BRISTOL – England cricketer Ben Stokes mocked a gay couple’s “camp behaviour” before losing his self-control and knocking two other men unconscious in a street fight last September, a court heard on Monday.
Stokes – on trial for alleged affray – acted in “revenge, retaliation or punishment” and was involved in a “sustained episode of significant violence”, prosecutor Nicholas Corsellis told a jury at Bristol Crown Court in south-west England.
Stokes, 27, who starred on Saturday as England beat India in a Test match at Edgbaston, is accused of knocking out 27-year-old Ryan Ali and Ryan Hale, 28, in a brawl.
All three are on trial and each denies the charge of affray.
The cricket star had earlier gestured towards gay couple Kai Barry and William O’Connor, mimicking their voices, the court heard.
The fight took place outside a Bristol nightclub after 2am on September 25 last year, the prosecutor said, just hours after Stokes played in a one-day international win over the West Indies.
Stokes, Ali and Hale were all involved in threatening and/or using unlawful violence towards each other, it is alleged.
“During the incident, Mr Stokes lost his control and started to attack with revenge, retaliation or punishment in mind. Well beyond acting in self-defence or defence of another,” Corsellis said.
“He knocked Mr Hale unconscious and then – after time to pause for thought, to calm – he did exactly the same to Mr Ali.
“Mr Ali received significant injuries, including a fractured eye socket, and required hospital treatment.”
The three accused all sat together in the dock.
“This was not a trivial moment of unpleasantness. It was a sustained episode of significant violence that left onlookers shocked,” Corsellis said.
“A bottle was used at the beginning by Mr Ali and a broken street sign brought into the fray towards the end by Mr Hale.”
The court heard that Stokes had been staying in a Bristol hotel with the England cricket team. He did not know the other two defendants, who were local and were friends.
Stokes and some England teammates, including batsman Alex Hales, arrived at Mbargo nightclub at around 11.30pm. Stokes and Hales left at 12.46am and returned at 2.08am.
Told that the club was closed, Stokes first offered doorman Andrew Cunningham £60 to get back in, then £300. Stokes then began insulting the bouncer’s gold teeth and tattoos.
Described by the prosecution as two “flamboyant, extrovert and openly gay” regulars, Barry and O’Connor then left the club. Footage showed they had had some contact with Stokes and Hales inside.
Cunningham saw Stokes “mimicking their voices and mannerisms” in a derogatory way, mocking their “camp behaviour”, the prosecutor said.

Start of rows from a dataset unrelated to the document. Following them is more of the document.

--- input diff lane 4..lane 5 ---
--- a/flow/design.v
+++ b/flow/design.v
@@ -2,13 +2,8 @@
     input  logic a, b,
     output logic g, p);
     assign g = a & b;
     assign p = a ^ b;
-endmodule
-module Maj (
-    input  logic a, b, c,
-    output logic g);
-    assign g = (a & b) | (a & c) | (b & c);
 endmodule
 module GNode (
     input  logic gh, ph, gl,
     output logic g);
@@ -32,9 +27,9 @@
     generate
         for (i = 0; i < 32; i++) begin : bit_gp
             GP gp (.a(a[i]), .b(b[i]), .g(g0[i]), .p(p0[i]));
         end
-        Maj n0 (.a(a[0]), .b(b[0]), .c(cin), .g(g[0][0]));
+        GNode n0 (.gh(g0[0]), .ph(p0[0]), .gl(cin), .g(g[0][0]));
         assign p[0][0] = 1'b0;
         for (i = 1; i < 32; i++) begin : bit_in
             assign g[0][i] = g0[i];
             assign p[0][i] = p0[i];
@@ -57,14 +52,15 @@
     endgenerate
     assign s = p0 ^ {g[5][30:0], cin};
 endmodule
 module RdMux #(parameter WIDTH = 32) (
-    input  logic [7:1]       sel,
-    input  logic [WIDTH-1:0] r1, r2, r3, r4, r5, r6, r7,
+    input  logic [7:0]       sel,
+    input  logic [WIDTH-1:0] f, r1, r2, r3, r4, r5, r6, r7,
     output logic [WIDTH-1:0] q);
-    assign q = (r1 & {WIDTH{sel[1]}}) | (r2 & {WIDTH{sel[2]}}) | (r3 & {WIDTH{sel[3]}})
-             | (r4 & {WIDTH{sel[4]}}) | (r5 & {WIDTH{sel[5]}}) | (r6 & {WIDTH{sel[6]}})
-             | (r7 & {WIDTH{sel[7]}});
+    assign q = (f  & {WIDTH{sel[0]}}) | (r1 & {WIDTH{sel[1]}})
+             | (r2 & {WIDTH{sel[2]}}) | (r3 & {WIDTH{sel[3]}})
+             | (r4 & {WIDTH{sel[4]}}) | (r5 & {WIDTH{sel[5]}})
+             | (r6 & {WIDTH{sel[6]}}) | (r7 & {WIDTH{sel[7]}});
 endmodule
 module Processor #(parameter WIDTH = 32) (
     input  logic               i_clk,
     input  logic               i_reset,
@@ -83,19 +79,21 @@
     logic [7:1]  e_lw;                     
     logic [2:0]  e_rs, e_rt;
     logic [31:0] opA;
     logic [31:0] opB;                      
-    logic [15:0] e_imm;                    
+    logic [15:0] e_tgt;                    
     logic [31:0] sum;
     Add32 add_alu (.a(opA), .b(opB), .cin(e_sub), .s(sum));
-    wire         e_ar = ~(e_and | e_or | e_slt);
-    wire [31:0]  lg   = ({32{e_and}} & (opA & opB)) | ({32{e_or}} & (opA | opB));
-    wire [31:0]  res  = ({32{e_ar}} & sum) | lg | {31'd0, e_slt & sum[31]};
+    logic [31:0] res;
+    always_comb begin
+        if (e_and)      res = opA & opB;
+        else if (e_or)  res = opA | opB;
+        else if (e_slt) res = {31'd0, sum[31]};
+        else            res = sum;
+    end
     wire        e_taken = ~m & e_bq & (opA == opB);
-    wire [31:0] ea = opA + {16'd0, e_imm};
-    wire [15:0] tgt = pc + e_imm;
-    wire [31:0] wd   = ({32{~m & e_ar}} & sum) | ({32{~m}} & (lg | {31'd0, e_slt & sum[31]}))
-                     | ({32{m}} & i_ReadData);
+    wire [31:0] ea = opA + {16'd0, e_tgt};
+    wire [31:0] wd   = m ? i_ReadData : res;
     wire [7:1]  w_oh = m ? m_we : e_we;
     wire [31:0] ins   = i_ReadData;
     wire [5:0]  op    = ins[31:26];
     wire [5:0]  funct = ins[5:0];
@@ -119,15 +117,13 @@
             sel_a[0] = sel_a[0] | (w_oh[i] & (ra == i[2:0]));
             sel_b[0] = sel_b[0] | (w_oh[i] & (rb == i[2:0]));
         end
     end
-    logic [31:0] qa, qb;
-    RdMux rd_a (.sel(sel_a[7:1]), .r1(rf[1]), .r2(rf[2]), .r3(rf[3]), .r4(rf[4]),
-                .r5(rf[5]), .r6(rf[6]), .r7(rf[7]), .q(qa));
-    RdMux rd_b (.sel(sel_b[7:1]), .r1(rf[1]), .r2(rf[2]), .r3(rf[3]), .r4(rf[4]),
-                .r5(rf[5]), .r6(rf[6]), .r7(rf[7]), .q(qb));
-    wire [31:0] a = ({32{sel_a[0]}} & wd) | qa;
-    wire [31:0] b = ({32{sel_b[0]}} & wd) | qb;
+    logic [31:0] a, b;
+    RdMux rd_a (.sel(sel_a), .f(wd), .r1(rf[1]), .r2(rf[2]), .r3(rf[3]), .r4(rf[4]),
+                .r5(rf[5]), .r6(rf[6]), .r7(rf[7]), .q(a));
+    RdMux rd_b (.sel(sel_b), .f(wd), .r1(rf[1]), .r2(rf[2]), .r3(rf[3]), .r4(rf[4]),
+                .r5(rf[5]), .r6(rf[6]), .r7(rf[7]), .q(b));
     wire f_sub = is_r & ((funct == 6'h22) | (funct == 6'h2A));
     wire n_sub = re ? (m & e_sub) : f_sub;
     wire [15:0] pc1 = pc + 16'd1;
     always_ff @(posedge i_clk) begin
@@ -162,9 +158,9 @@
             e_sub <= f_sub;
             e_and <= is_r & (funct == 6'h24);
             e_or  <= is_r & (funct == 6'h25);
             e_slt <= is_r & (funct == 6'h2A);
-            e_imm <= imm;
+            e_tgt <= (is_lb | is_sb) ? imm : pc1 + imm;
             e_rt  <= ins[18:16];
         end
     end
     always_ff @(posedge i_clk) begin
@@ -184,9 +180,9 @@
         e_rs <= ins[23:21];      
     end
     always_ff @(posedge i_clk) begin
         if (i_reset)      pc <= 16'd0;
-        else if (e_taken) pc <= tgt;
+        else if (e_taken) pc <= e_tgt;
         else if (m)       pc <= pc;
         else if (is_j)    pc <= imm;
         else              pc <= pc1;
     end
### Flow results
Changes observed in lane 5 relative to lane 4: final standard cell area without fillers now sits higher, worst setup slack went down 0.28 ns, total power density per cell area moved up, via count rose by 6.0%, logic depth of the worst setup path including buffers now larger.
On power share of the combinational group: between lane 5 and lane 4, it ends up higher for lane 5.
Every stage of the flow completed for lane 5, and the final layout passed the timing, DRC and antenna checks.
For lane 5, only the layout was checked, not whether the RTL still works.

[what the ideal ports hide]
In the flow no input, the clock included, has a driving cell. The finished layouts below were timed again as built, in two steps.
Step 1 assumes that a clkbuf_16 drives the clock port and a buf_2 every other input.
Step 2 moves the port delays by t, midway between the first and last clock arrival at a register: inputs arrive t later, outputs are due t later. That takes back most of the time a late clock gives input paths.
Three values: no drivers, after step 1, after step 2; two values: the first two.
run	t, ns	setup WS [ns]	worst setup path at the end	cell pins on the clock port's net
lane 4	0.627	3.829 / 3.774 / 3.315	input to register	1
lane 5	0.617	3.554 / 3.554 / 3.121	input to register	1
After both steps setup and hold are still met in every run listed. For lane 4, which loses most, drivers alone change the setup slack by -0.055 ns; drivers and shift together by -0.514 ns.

Security camera footage appeared to show Stokes copying hand gestures and flicking a cigarette at O’Connor’s head.
Ali and Hale left Mbargo at 2.23am and engaged in conversation with Barry and O’Connor, before Barry touched Ali’s groin and Ali pushed him away, jurors heard.
Footage appeared to show Ali raising a bottle and striking at Barry. Stokes then threw a punch towards Ali and the pair fell to the ground and grappled, the court heard.
As the brawl continued, Hales repeatedly tried to get Stokes to stop, the jury was told.
Ali was taken to hospital by ambulance and diagnosed with a fracture to the left of his face and a swollen left eye. He also had a cut and a cracked tooth.
Hale made his own way to the hospital. He had sustained a superficial cut and bruising.
Stokes was arrested at the scene.
“When being told by the officers the reason for his arrest, Stokes said that he had acted in the way that he did ‘because he was abusing my two friends for being gay’,” the prosecutor said.
He told police in a statement that he felt the need to defend himself as he thought he was going to be attacked.
The trial, expected to last between five and seven days, resumes at 10.30am local time on Tuesday.
Stokes has not been selected for the second Test between England and India, at Lord’s in London, which starts on Thursday.